They're both of them peevish tonight, whippy as sheets of glass improperly annealed, ready to go smash at any indefinite touch in a whinning matrix of stresses-
"Poor Roger, poor lamb, he's having an awful war."
"All right," his head shaking, a fuming b or p that refuses to explode, "ahh, you're so clever aren't you," raving Roger, hands off the wheel to help the words out, windscreen wipers clicking right along, "you've been able to shoot back now and then at the odd flying buzz bomb, you and the boy friend dear old Nutria-"
"Beaver."
"Quite right, and all that magnificent esprit you lot are so justly famous for, but you haven't brought down many
rockets
lately have you, haha!" gurning his most spiteful pursed smile up against wrinkled nose and eyes, "any more than I, any more than Pointsman, well who's that make purer than whom
these
days, eh mylove?" bouncing up and down in the leather seat.
By now her hand's reaching out, about to touch his shoulder. She rests her cheek on her own arm, hair spilling, drowsy, watching him.
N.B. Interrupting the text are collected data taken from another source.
$ cat config.mk
export PLATFORM = sky130hd
export DESIGN_NAME = bram_stream_reader
export DESIGN_NICKNAME = d
export VERILOG_FILES = /design/src/rtl/bram_stream_reader.sv
export SDC_FILE = /design/constraint.sdc
export NUM_CORES = 1
export LEC_CHECK = 0
export BUFFER_PORTS_ARGS = -buffer_cell sky130_fd_sc_hd__buf_2
export CAP_MARGIN = 25
export CORE_AREA = 3 3 93 95
export CTS_CLUSTER_DIAMETER = 200
export CTS_CLUSTER_SIZE = 30
export DETAILED_ROUTE_END_ITERATION = 6
export DIE_AREA = 0 0 96 98
export GPL_TIMING_DRIVEN = 0
export PLACE_DENSITY_LB_ADDON = 0.25
export SYNTH_ARGS = -nofsm -noshare
export SYNTH_HDL_FRONTEND = slang
export SYNTH_SLANG_ARGS = --single-unit
$ cat constraint.sdc
create_clock -name clk_i -period 3.58 [get_ports clk_i]
set_input_delay 0.358 -clock clk_i [delete_from_list [all_inputs] [get_ports clk_i]]
set_output_delay 0.358 -clock clk_i [all_outputs]
set_load 0.02 [all_outputs]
Can't get a decent argument going with her. How he's tried. She uses her silences like stroking hands to divert him and hush their corners of rooms, bedcovers, tabletops-accidental spaces… Even at the cinema watching that awful
Going My Way,
the day they met, he saw every white straying of her ungauntleted hands, could feel in his skin each saccade of her olive, her amber, her coffee-colored eyes. He's wasted gallons of paint thinner striking his faithful Zippo, its charred wick, virility giving way to thrift, rationed down to a little stub, the blue flame sparking about the edges in the dark, the many kinds of dark, just to see what's happening with her face. Each new flame, a new face.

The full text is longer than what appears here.